• _Your instructions_:
Wherever the word "changes" appears in a line of the records, copy that line.

▬▬▬▬▬▬▬▬▬▬

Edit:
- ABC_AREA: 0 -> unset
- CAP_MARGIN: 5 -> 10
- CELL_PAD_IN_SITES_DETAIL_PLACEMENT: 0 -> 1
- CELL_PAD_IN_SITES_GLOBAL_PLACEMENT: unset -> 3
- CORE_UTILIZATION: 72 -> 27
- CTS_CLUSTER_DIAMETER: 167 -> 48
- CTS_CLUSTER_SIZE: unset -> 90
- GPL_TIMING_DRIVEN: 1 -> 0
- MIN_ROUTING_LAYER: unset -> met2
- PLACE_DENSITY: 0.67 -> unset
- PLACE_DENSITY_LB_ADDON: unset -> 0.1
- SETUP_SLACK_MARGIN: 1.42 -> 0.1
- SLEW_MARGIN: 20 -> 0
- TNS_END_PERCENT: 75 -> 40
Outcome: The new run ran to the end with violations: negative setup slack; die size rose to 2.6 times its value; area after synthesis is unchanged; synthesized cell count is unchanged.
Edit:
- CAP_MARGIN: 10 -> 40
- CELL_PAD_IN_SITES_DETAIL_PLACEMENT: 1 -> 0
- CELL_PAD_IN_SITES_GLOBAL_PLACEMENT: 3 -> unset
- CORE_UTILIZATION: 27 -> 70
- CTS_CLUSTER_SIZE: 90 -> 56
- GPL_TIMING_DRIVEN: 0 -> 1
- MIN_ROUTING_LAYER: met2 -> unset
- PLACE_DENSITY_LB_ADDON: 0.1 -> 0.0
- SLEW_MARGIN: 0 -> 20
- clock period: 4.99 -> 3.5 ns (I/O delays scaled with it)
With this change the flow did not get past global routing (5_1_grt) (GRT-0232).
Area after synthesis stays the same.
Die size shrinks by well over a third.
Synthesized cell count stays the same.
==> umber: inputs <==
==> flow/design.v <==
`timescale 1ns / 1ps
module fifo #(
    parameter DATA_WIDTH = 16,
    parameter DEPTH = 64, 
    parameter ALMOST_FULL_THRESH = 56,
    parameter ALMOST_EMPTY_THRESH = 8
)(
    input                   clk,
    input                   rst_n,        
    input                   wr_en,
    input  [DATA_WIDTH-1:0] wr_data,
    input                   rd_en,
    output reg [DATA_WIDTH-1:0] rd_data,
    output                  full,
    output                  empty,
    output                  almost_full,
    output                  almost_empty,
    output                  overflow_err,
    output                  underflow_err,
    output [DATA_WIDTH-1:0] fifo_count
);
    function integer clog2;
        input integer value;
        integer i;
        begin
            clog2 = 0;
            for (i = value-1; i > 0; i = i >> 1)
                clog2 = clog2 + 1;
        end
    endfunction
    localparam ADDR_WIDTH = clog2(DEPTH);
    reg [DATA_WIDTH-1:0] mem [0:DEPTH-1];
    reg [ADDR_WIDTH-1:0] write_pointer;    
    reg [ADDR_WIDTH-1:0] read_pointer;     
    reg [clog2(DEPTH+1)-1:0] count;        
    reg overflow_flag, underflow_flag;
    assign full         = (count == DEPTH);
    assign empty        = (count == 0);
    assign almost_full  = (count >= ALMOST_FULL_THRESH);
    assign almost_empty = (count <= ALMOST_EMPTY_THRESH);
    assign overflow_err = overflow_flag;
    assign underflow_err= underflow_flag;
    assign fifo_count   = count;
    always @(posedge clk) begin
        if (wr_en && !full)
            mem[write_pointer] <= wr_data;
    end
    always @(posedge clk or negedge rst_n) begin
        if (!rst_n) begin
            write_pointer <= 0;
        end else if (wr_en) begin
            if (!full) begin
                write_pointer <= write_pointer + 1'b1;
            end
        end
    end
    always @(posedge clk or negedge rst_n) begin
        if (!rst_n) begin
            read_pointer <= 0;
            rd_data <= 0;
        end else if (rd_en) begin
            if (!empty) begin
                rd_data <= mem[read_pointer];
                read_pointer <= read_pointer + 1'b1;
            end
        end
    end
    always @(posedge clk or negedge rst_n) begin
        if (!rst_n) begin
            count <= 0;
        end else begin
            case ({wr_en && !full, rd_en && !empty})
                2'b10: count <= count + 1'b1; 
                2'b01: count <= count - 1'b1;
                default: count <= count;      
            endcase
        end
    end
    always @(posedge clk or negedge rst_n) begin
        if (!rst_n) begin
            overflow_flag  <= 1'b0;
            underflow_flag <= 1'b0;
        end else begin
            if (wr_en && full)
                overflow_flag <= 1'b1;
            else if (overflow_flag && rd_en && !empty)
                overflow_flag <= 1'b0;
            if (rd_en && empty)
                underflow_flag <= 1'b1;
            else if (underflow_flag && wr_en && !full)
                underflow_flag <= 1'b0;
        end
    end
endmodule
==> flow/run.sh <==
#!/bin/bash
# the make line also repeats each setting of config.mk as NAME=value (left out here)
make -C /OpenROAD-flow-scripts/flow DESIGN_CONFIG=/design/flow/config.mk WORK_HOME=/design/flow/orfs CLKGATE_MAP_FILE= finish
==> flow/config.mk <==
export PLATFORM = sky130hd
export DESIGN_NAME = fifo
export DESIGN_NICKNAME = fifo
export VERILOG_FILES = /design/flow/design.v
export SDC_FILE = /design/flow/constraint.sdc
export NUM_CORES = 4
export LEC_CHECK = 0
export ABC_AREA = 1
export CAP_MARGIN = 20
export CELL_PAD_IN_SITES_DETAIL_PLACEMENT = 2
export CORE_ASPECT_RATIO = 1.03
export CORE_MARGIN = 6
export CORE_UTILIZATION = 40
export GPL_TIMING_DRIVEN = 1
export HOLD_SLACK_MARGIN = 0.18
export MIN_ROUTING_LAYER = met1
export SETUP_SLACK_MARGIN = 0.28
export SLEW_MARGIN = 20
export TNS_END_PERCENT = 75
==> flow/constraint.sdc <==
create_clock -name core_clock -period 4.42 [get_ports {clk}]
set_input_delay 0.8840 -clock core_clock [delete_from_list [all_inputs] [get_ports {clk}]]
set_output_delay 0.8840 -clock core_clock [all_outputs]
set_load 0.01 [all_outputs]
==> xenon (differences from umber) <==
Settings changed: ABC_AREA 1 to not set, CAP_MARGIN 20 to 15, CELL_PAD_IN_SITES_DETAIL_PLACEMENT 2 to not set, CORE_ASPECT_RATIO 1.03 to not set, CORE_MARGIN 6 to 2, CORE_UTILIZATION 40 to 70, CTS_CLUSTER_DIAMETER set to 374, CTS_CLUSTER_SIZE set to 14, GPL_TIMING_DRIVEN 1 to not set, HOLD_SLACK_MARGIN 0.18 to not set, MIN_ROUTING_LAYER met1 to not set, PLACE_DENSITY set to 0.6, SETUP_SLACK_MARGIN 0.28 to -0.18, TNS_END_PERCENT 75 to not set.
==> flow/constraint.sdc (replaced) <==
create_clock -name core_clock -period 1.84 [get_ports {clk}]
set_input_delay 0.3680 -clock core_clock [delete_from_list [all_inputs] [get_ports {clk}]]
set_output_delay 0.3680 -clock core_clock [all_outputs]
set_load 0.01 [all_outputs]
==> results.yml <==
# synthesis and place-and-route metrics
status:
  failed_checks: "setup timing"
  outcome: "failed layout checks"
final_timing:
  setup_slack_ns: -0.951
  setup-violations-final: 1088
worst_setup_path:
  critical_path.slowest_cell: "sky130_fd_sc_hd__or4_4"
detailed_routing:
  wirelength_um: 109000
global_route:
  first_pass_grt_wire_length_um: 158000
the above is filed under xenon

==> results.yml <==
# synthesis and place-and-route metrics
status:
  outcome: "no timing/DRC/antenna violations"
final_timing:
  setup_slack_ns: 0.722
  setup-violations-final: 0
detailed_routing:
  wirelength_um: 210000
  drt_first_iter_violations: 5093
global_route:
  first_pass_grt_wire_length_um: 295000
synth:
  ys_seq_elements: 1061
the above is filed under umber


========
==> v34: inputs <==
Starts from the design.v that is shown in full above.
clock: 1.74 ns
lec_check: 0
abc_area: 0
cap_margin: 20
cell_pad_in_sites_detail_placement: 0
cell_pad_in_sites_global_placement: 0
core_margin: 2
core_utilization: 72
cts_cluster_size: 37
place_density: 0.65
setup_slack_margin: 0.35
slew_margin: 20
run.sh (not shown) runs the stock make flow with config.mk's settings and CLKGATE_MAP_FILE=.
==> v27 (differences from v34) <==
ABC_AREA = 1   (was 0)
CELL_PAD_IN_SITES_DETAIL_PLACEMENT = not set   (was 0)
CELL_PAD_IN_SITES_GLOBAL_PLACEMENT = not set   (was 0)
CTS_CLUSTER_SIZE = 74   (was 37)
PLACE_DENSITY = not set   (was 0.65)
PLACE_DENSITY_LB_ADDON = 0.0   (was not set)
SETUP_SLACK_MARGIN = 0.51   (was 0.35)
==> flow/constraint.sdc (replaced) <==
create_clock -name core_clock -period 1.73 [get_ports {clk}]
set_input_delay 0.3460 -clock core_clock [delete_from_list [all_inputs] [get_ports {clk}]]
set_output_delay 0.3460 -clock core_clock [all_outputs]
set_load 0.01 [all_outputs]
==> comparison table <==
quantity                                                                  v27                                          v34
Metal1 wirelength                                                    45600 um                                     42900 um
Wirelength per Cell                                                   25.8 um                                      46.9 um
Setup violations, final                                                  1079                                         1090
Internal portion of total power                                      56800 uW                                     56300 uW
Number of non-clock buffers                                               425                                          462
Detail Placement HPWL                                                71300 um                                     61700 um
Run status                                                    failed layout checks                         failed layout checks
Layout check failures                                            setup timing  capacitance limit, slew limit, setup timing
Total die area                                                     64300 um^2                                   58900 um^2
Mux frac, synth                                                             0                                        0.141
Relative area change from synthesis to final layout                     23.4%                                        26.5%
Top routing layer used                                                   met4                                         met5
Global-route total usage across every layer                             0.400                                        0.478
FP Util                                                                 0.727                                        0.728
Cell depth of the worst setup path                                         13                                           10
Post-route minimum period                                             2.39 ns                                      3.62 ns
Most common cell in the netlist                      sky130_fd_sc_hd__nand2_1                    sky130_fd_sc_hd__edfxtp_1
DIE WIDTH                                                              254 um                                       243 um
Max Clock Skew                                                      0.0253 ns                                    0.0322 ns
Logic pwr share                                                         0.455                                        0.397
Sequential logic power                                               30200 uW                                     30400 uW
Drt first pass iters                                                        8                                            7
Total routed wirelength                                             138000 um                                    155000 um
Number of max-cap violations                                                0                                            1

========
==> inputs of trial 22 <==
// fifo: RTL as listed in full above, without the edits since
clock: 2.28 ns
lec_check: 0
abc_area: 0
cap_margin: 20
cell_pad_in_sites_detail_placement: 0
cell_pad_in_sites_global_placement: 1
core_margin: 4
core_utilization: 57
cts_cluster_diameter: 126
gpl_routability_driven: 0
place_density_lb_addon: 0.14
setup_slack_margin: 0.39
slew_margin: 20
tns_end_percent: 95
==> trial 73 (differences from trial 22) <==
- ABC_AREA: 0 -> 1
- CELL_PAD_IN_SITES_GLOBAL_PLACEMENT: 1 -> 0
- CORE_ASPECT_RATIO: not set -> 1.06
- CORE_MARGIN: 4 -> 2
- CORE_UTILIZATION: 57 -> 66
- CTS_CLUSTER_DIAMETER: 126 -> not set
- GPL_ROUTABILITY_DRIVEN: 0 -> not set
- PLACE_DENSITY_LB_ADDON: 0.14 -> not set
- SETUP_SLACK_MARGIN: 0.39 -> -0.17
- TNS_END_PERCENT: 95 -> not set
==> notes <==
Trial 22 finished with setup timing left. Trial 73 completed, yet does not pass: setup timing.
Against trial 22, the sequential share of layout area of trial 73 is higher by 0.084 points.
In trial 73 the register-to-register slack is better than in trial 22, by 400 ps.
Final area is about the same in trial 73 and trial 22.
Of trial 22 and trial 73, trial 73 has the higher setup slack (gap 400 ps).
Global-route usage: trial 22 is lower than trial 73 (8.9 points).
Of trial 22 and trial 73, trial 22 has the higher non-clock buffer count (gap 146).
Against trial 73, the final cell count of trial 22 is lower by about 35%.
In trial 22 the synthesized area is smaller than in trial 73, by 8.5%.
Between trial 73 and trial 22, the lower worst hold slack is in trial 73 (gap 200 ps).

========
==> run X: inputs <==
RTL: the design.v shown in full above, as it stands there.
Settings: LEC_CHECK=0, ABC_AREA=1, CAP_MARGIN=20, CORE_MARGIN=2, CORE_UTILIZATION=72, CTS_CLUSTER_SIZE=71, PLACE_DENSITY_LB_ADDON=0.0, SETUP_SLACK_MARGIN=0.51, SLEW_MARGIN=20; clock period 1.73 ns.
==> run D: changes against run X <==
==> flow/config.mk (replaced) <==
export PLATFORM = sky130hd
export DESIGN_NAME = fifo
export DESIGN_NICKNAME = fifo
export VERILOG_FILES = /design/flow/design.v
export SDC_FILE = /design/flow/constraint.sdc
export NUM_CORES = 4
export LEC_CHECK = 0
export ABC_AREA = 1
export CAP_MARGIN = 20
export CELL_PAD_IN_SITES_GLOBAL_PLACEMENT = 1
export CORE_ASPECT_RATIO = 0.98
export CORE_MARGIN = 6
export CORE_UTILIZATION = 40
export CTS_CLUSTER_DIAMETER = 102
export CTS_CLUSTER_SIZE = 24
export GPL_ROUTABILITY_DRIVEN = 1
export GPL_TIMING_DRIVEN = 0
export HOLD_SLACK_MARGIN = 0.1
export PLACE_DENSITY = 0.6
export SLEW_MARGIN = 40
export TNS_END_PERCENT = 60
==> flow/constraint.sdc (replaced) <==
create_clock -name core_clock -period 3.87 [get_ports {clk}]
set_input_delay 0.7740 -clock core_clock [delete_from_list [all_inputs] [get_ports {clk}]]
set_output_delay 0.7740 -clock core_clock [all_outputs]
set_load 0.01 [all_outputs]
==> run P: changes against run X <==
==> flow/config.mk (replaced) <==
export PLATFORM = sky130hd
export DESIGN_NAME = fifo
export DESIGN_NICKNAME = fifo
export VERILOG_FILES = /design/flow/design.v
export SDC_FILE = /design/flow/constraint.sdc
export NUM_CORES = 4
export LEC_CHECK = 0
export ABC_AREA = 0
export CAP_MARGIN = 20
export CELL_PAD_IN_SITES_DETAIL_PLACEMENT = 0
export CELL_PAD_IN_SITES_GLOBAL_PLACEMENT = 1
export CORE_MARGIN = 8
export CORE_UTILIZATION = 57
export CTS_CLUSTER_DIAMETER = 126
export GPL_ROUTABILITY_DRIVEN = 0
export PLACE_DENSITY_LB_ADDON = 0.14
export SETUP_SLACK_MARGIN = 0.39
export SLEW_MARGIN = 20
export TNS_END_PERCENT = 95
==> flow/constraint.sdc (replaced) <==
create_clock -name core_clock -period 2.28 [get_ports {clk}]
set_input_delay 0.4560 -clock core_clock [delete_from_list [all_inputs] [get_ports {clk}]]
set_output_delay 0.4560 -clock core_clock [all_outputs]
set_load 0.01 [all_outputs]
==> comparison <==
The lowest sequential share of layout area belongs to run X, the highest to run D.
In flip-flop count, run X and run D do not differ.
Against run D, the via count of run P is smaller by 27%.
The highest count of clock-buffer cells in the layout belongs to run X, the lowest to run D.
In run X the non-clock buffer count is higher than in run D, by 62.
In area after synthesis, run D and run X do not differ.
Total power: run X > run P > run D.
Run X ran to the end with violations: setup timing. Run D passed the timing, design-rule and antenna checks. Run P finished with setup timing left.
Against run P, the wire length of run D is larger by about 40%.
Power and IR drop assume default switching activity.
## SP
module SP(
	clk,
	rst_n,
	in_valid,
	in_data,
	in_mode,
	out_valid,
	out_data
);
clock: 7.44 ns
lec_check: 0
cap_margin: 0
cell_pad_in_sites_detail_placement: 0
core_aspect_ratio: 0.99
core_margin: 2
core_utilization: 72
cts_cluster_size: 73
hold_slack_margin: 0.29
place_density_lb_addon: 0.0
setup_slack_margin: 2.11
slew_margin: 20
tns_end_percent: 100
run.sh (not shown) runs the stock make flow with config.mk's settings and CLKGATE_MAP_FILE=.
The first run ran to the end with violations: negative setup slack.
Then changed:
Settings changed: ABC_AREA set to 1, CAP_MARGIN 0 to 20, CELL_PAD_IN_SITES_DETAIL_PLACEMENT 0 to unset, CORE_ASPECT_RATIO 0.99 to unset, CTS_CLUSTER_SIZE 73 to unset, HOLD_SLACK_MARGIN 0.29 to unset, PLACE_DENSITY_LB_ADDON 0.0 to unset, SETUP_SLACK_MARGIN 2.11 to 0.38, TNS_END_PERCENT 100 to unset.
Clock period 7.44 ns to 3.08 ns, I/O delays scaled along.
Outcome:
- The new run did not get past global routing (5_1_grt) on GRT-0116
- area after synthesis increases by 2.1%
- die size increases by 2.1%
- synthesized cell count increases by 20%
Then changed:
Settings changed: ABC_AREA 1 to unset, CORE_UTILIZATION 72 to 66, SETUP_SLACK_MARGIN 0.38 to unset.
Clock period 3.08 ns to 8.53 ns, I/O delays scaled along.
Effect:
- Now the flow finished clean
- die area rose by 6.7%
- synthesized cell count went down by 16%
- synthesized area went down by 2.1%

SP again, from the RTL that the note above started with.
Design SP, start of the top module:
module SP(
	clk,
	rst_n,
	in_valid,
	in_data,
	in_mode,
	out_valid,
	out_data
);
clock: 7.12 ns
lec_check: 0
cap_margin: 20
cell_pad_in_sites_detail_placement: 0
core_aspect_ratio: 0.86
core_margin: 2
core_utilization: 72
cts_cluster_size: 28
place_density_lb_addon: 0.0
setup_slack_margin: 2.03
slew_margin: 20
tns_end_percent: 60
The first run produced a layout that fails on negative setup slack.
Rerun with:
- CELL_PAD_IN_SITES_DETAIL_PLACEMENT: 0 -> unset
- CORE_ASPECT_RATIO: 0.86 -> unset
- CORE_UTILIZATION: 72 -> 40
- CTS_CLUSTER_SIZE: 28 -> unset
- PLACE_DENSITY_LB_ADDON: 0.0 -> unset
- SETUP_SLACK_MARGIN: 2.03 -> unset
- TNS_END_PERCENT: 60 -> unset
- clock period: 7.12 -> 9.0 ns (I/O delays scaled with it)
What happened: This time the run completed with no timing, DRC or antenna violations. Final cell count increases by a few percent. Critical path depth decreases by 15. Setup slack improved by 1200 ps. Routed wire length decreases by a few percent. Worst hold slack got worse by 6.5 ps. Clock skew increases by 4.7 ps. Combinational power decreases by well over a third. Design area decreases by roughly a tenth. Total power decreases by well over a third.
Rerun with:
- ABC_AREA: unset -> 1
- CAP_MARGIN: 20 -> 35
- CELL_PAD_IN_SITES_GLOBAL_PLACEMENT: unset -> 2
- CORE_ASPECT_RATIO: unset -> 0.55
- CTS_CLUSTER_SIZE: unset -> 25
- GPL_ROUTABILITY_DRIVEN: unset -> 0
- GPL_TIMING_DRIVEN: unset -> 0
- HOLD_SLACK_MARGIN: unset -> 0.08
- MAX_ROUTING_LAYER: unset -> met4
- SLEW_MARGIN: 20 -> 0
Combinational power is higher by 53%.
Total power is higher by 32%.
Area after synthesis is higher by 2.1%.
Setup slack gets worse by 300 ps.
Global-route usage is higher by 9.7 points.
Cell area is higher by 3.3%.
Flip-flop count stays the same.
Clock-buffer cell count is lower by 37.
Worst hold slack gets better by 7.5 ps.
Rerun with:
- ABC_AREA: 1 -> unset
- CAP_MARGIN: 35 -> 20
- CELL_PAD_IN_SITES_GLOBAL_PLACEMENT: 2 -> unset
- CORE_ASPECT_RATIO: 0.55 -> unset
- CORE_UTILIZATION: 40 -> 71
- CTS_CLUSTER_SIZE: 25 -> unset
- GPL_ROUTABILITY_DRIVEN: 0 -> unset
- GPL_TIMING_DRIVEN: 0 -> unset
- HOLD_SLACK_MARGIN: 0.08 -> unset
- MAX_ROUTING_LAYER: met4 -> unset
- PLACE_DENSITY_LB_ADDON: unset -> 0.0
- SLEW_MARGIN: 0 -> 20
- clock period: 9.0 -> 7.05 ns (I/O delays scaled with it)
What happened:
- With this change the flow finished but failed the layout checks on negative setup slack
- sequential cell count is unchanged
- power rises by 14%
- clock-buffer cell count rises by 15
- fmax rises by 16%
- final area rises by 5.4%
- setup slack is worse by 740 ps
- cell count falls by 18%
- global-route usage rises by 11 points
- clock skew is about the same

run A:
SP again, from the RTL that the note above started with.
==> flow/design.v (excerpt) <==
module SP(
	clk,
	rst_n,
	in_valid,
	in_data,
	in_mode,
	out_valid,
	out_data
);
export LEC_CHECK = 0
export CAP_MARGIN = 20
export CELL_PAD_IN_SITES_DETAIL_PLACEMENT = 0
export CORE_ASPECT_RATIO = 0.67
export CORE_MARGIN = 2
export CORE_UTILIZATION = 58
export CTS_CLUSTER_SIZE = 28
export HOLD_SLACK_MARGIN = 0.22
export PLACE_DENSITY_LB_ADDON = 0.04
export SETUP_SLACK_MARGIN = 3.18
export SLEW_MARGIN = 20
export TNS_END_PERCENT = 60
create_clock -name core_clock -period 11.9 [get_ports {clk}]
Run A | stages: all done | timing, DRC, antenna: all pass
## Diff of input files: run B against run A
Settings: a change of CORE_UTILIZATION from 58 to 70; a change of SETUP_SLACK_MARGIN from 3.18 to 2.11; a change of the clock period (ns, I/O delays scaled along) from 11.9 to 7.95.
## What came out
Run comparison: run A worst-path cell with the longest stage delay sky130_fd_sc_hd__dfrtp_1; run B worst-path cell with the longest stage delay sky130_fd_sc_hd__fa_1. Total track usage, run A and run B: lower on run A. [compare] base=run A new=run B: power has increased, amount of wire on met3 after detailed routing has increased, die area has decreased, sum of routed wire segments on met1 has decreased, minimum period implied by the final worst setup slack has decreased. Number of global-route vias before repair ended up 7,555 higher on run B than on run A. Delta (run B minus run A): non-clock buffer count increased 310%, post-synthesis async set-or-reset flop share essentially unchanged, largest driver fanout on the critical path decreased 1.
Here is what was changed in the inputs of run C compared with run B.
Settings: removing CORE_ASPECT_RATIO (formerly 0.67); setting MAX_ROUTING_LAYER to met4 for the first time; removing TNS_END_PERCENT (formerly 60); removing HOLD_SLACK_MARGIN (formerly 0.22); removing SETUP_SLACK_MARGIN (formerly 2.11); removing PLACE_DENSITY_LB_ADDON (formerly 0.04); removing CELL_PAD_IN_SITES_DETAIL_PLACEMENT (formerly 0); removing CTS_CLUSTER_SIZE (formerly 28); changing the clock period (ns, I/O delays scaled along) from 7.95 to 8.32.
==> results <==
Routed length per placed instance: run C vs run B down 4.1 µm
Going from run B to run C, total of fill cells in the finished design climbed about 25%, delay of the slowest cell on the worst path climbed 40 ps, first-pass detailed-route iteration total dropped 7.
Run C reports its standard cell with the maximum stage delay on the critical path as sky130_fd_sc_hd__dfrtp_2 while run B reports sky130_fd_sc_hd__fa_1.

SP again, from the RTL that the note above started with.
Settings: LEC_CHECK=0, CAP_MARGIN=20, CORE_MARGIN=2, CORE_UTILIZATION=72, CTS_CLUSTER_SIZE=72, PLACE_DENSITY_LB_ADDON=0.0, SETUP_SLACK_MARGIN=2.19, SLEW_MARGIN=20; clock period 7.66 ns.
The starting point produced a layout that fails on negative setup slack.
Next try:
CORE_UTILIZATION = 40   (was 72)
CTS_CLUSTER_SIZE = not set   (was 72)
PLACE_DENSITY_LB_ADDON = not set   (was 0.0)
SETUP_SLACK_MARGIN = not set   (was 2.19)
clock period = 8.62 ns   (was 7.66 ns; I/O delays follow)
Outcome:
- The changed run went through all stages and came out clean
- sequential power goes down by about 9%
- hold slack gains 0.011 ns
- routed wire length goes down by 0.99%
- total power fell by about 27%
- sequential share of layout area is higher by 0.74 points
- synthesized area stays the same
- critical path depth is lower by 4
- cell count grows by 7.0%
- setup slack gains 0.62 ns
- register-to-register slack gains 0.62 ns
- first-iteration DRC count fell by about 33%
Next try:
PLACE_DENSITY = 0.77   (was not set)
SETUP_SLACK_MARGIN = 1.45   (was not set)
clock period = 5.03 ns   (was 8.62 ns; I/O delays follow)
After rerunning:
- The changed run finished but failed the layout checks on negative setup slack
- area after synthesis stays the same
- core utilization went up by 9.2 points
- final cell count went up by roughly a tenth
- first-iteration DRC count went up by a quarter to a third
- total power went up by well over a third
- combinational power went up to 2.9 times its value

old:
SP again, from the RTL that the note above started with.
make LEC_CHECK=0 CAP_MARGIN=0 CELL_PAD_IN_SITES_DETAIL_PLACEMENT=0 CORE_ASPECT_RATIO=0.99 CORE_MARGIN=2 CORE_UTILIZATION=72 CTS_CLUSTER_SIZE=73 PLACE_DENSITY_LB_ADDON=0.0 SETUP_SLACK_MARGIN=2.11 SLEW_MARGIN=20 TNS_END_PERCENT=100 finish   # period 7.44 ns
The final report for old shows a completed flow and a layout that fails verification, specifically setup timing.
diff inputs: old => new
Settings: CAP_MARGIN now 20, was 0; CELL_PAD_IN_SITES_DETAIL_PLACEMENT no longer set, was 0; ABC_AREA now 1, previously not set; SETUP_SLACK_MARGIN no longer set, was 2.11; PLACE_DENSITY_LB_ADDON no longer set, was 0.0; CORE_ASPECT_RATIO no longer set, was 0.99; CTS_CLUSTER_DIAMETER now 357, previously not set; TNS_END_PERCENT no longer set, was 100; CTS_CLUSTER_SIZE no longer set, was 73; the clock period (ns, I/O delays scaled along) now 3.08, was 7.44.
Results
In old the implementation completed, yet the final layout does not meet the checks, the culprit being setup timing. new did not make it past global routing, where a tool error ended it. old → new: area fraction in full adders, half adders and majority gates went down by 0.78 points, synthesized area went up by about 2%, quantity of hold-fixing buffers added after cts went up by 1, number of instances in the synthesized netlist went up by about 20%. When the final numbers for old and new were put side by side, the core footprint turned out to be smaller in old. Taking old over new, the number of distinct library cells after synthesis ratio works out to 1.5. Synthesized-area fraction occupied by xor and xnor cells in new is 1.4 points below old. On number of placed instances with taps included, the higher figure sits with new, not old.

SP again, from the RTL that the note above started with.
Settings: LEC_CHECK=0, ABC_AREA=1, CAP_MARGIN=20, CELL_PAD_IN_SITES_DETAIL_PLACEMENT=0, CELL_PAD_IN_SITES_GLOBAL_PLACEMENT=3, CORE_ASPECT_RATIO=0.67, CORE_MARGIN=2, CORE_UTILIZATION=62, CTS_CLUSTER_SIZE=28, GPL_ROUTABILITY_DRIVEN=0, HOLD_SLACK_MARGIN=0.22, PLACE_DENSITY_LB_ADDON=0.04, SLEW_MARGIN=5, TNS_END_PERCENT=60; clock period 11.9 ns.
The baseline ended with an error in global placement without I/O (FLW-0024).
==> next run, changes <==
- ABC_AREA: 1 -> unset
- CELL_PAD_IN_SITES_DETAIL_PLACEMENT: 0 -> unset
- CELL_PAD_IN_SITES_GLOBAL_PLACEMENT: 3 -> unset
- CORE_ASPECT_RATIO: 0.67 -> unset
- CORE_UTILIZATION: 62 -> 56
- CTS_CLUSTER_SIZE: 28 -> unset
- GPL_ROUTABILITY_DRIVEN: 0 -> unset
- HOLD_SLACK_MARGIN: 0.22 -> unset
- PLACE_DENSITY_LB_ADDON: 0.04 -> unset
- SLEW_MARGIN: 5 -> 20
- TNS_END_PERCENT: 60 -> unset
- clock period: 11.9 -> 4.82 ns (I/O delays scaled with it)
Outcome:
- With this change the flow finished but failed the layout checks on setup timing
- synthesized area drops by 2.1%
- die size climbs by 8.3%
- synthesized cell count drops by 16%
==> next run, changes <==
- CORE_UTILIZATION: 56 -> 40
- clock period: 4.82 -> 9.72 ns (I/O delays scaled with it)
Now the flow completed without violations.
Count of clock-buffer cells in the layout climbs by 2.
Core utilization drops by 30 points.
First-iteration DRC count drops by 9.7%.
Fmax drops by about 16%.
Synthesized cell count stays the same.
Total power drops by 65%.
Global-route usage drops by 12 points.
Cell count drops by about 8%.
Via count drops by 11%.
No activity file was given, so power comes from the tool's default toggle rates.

▬▬▬▬▬▬▬▬▬▬

• _Output for this task_:
==> run D: changes against run X <==
==> run P: changes against run X <==
==> next run, changes <==
==> next run, changes <==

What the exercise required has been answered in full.